Fri Apr 10 12:00:26 CDT 2009

They are in ci:/home/wilde/oops.1063.2

I spotted the anomaly (if thats what it is) as below.

Also: we discussed on the list way way back how to get the swift 
scheduler to send no more jobs to each "site" than there are cores in 
that site (for this bgp/falkon case) so that jobs dont get committed to 
busy sites while other sites have free cores.

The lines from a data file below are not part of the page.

$ cat src/flat_wrapper.sv
// flat-port wrapper written by rule: the top's interface ports become plain ports
module nicrx_in_stage_flat 
  (clock, reset, take, item_valid, item_byte, req_ch_valid, req_ch_ring_byte, req_ch_ready);
  nicrx_req_if req_ch_i ();
  input  logic clock;
  input  logic reset;
  input  logic take;
  output logic item_valid;
  output logic [7:0] item_byte;
  input wire logic [$bits(req_ch_i.valid)-1:0] req_ch_valid;
  input wire logic [$bits(req_ch_i.ring_byte)-1:0] req_ch_ring_byte;
  output wire logic [$bits(req_ch_i.ready)-1:0] req_ch_ready;
  assign req_ch_i.valid = req_ch_valid;
  assign req_ch_i.ring_byte = req_ch_ring_byte;
  assign req_ch_ready = req_ch_i.ready;
  nicrx_in_stage u_core (.clock(clock), .reset(reset), .req_ch(req_ch_i), .take(take), .item_valid(item_valid), .item_byte(item_byte));
endmodule
<file path="src/rtl/clock_skew_ema_table_defines.svh">
// assertion macros for the clock skew table rtl
`ifndef CLOCK_SKEW_EMA_TABLE_DEFINES_SVH
`define CLOCK_SKEW_EMA_TABLE_DEFINES_SVH

// same-cycle implication, disabled in reset
`define CSET_ASSERT_IMPL(label, ante, cons, msg) \
    label: assert property (@(posedge clk) disable iff (!rst_n) (ante) |-> (cons)) \
        else $error(msg);

// next-cycle implication, disabled in reset
`define CSET_ASSERT_NEXT(label, ante, cons, msg) \
    label: assert property (@(posedge clk) disable iff (!rst_n) (ante) |=> (cons)) \
        else $error(msg);

`endif

</file>
<file path="src/rtl/cset_pkg.sv">
// types, constants and codes of the clock skew table
package cset_pkg;

    localparam int NumClocksDef = 16;
    localparam int TimeW        = 64;
    localparam int SkewW        = 48;
    localparam int FracW        = 16;
    localparam int MxW          = 49;
    localparam int MyW          = 17;
    localparam int AccW         = MxW + MyW;
    localparam int IdxW         = 4;

    localparam logic [FracW-1:0] KeepWeight = 16'd52429;
    localparam logic [FracW-1:0] NewWeight  = 16'd13107;
    localparam logic [FracW-1:0] RoundBias  = 16'hFFFF;

    localparam logic CmdAdd   = 1'b0;
    localparam logic CmdQuery = 1'b1;

    typedef struct packed {
        logic                    command;
        logic [IdxW-1:0]         clock_index;
        logic signed [TimeW-1:0] rx_time;
        logic signed [TimeW-1:0] remote_time;
    } in_item_t;

    typedef struct packed {
        logic                    is_valid;
        logic signed [SkewW-1:0] skew;
    } out_item_t;

    typedef enum logic [3:0] {
        ST_IDLE,
        ST_RD_OWN,
        ST_RD_REF,
        ST_CHECK,
        ST_INST1,
        ST_INST2,
        ST_INST3,
        ST_MAC1,
        ST_MAC2,
        ST_MAC3,
        ST_WRITE,
        ST_QBIAS,
        ST_QOUT
    } state_t;

    typedef enum logic [1:0] {
        MODE_KEEP,
        MODE_CLEAR,
        MODE_UPDATE
    } mode_t;

    typedef enum logic [1:0] {
        ALU_ADD,
        ALU_SUB,
        ALU_MAC,
        ALU_MACS
    } alu_op_t;

    typedef enum logic [2:0] {
        SRC_TIMES,
        SRC_REF_RCV,
        SRC_REF_RMT,
        SRC_AHI,
        SRC_ALO,
        SRC_INST,
        SRC_QBIAS
    } alu_src_t;

    typedef struct packed {
        logic     in_ready;
        logic     rd_en;
        logic     rd_ref;
        logic     cap_own;
        logic     cap_inst;
        logic     alu_en;
        alu_op_t  alu_op;
        alu_src_t alu_src;
        logic     wr_en;
        logic     wr_avg;
        logic     wr_est;
        logic     out_load;
    } ctrl_t;

    typedef struct packed {
        logic is_query;
        logic idx_in_range;
        logic clear_cond;
        logic update_cond;
        logic out_busy;
    } stat_t;

endpackage

</file>
<file path="src/rtl/cset_alu.sv">
// shared add / subtract / multiply-accumulate unit with its accumulator
module cset_alu (
    input  logic                            clk,
    input  cset_pkg::ctrl_t                 ctrl,
    input  logic signed [cset_pkg::AccW-1:0] a,
    input  logic signed [cset_pkg::AccW-1:0] b,
    input  logic signed [cset_pkg::MxW-1:0]  mx,
    input  logic signed [cset_pkg::MyW-1:0]  my,
    output logic signed [cset_pkg::AccW-1:0] acc
);
    import cset_pkg::*;

    logic signed [AccW-1:0] prod;
    logic signed [AccW-1:0] addend;
    logic                   carry;
    logic signed [AccW-1:0] sum;
    logic signed [AccW-1:0] acc_reg;

    assign prod = mx * my;

    always_comb
    begin
        carry = 1'b0;
        case (ctrl.alu_op)
            ALU_ADD:  addend = b;
            ALU_SUB:
            begin
                addend = ~b;
                carry  = 1'b1;
            end
            ALU_MAC:  addend = prod;
            ALU_MACS: addend = prod >>> FracW;
            default:  addend = b;
        endcase
    end

    assign sum = a + addend + AccW'(carry);

    always_ff @(posedge clk)
    begin
        if (ctrl.alu_en)
        begin
            acc_reg <= sum;
        end
    end

    assign acc = acc_reg;

endmodule

</file>
<file path="config.mk">
export PLATFORM = sky130hd
export DESIGN_NAME = cset_alu
export DESIGN_NICKNAME = d
export VERILOG_FILES = /design/src/rtl/clock_skew_ema_table_defines.svh /design/src/rtl/cset_pkg.sv /design/src/rtl/cset_alu.sv
export SDC_FILE = /design/constraint.sdc
export NUM_CORES = 2
export LEC_CHECK = 0
export BUFFER_PORTS_ARGS = -buffer_cell sky130_fd_sc_hd__buf_2
export CAP_MARGIN = 20
export CORE_UTILIZATION = 59
export CTS_BUF_LIST = sky130_fd_sc_hd__clkbuf_4 sky130_fd_sc_hd__clkbuf_8
export CTS_CLUSTER_DIAMETER = 150
export DETAILED_ROUTE_END_ITERATION = 8
export PLACE_DENSITY_LB_ADDON = 0.15
export REMOVE_ABC_BUFFERS = 1
export SYNTH_ARGS = -nofsm -noshare
export SYNTH_HDL_FRONTEND = slang
export SYNTH_SLANG_ARGS = --single-unit
</file>
<file path="constraint.sdc">
create_clock -name clk -period 23.7 [get_ports clk]
set_input_delay 1.185 -clock clk [delete_from_list [all_inputs] [get_ports clk]]
set_output_delay 1.185 -clock clk [all_outputs]
set_load 0.01 [all_outputs]
</file>
==> results.yml <==
setup_path:
  cp_common_cell: "fa_1"
  critPathLaunch: "my[8]"
  crit_fanout: 49
  crit_path_top_delay_cell: "fa_1"
  cp.arrival_ns: 11.55
  cp-end-kind: "flip-flop"
  endpoint: "acc[58]"
  cpPeakStageDelay_ns: 0.56
  start_kind: "input pin"
  crit_required_ns: 23.80
  worstSetupPathType: "input pin to flip-flop"
die:
  dieArea_um2: 61000
  io_pins: 280
  rows: 89
  design.core.area_um2: 59100
  die_x_um: 247
  die_y_um: 247
  start_util_pct: 59.8
clock_network:
  root_buffer: "clkbuf_8"
  clockBufferDepth: 2
  htreeDepth: 3
  cts_buffers: 9
  cts_tree: "yes"
  clkSinkCount: 66
  ctsHoldBuffers: 0
  cts.clk_slew.worst_paths_ns: 0.08
  post_cts_buffers: 0
  cts_resized: 0
sta:
  finalSetupViolCount: 0
  rsz0062_at_grt: "false"
  hold_violations: 0
  holdWs_ns: 1.15
  fin_crit_sh_pct: 48.3
  slew_headroom_pct: 39.7
  min_period_ns: 11.45
  slew_viol_final: 0
  max_freq_ghz: 0.0873
  finalSetupTns_ns: 0
  tightest_slew_ns: 0.905
synth:
  synthArstFlopShare_pct: 0
  synth-edff-count: 66
  syn-mean-instance-area_um2: 8.62
  syn_inst: 4105
  synth_cell_types: 81
  ys_ff_latch: 66
  synthFlopType: "edfxtp_1"
  yosysWarnings: 0
  synth_area_um2: 35400
  ys_seq_area_share_pct: 5.60
min_path:
  hold_depth: 2
  hold_path.class: "input pin to flip-flop"
routing:
  wl_per_cell_um: 19.9
  drtAntennaViolNets: 0
  drt_iter0_drc: 1828
  drc: 10
  wirelength_mm: 99.3
  first_pass_iters: 8
  vias_per_cell: 5.67
  via_count: 28300
grt:
  grt_pass1_wl_mm: 161
  antenna_found_initial: 2
  met3_usage_pct: 4.85
  grt-ovfl-total: 0
  met1_usage_pct: 42.9
  grt_start_max_net_pins: 68
  grt_pass1_vias: 30500
  grt_util_all_layers_pct: 34.1
  grt-busiest-layer: "met2"
  globalRouteMet2Util_pct: 60.0
placement:
  dpl.hpwl_mm: 79.0
  port_buffers: 267
  place_congestion: 0.956
status:
  violations: "design-rule violations"
  outcome: "finished, violations left"
layout:
  layout_common_cells: "902 x inv_1, 778 x fa_1, 624 x nand2_1"
  largest_reg_flops: 66
  final_common_cell: "inv_1"
  final_nets: 5422
  drive_gt1_share_pct: 8.17
  area_growth_pct: 5.49
  final_util_pct: 63.1
run:
  max_cap_viol_count: 0
cells by family after synthesis:
kind of cell | Yosys count | synth area share [%]
AO/OA/AOI/OAI | 543 | 10.2
XOR/XNOR | 187 | 4.63
adder cells (fa/ha/maj) | 992 | 51.6
buffers and inverters | 1095 | 11.6
flip-flops | 66 | 5.60
multiplexers | 12 | 0.339
AND/OR/NAND/NOR | 1210 | 16.0
synthesized netlist by cell type, types with 24 or more instances:
library cell | n | share of area (%)
inv_1 | 903 | 9.6
fa_1 | 778 | 44
nand2_1 | 624 | 6.6
and2_1 | 314 | 5.6
ha_1 | 214 | 7.6
clkbuf_1 | 176 | 1.9
a21oi_1 | 159 | 2.2
nor2_1 | 126 | 1.3
xnor2_1 | 110 | 2.7
o21ai_0 | 95 | 1.3
xor2_1 | 77 | 1.9
edfxtp_1 | 66 | 5.6
a21o_1 | 62 | 1.3
o21bai_1 | 26 | 0.55
nand3_1 | 24 | 0.34
area by class of cell:
| type | instances | area (um2) |
|---|---|---|
| multi-input cells | 2944 | 29300 |
| fillers | 5209 | 21800 |
| inverters | 905 | 3400 |
| flip-flops and latches | 66 | 1980 |
| repair buffers | 290 | 1520 |
| well taps | 773 | 967 |
| clock buffers | 9 | 124 |
| clock inverters | 7 | 45.0 |
| diodes | 1 | 2.50 |
routing by layer:
| layer | routed length, um | share of wire (%) | vias to the layer above |
|---|---|---|---|
| met5 | 0 | 0 | - |
| met4 | 3560 | 3.6 | 0 |
| met3 | 6730 | 6.8 | 241 |
| met2 | 50300 | 51 | 1122 |
| met1 | 38700 | 39 | 14300 |
| li1 | - | - | 12700 |
worst min-delay path by stage:
| stage | from | endpoint |
|---|---|---|
| finish | a[0] | acc[0] |
| global placement | a[0] | acc[0] |
| floorplan | ctrl[9] | acc[0] |
| detailed placement | a[0] | acc[0] |
| global route | a[0] | acc[0] |
| CTS | a[0] | acc[0] |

In this run, we are trying to send 32K jobs to 32K cores.
Each of the 128 "sites" have 256 cores.

The #s below show about 19K of those jobs as having been dispatched to 
32*256 = 8192 cores.

int$ grep JOB_START *nr3.log | awk '{print $19}' | sort | uniq -c 

      24
     365 host=bgp000
     790 host=bgp001
     371 host=bgp002
     383 host=bgp003
     365 host=bgp004
     791 host=bgp005
     415 host=bgp006
     775 host=bgp007
     790 host=bgp008
     791 host=bgp009
     369 host=bgp010
     790 host=bgp011
     359 host=bgp012
     791 host=bgp013
     394 host=bgp014
     402 host=bgp015
     358 host=bgp016
     595 host=bgp017
     790 host=bgp018
     790 host=bgp019
     791 host=bgp020
     790 host=bgp021
     370 host=bgp022
     790 host=bgp023
     790 host=bgp024
     674 host=bgp025
     567 host=bgp026
     389 host=bgp027
     778 host=bgp028
     366 host=bgp029
     787 host=bgp030
     695 host=bgp031
int$ pwd

On 4/10/09 11:42 AM, Mihael Hategan wrote:
> On Fri, 2009-04-10 at 11:38 -0500, Michael Wilde wrote:
>> Hi,
>>
>> We're trying to run an oops run on 8 racks of the BGP. Its possible this 
>> is larger than has been done to date with swift.
>>
>> Our sites.xml file has localhost plus 128 Falkon sites, one for each 
>> pset in the 8-rack partition.
>>
>>  From what I can tell, Swift sees all 128 sites, but only sends jobs to 
>> exactly the first 32, bgp000-bgp031.
>>
>> While I debug this further, does anyone know of some hardwired limit 
>> that would cause swift to send to only the first 32 bgp sites?
> 
> I can't think of anything that would make that the case. The sites file
> and a log would be useful.
>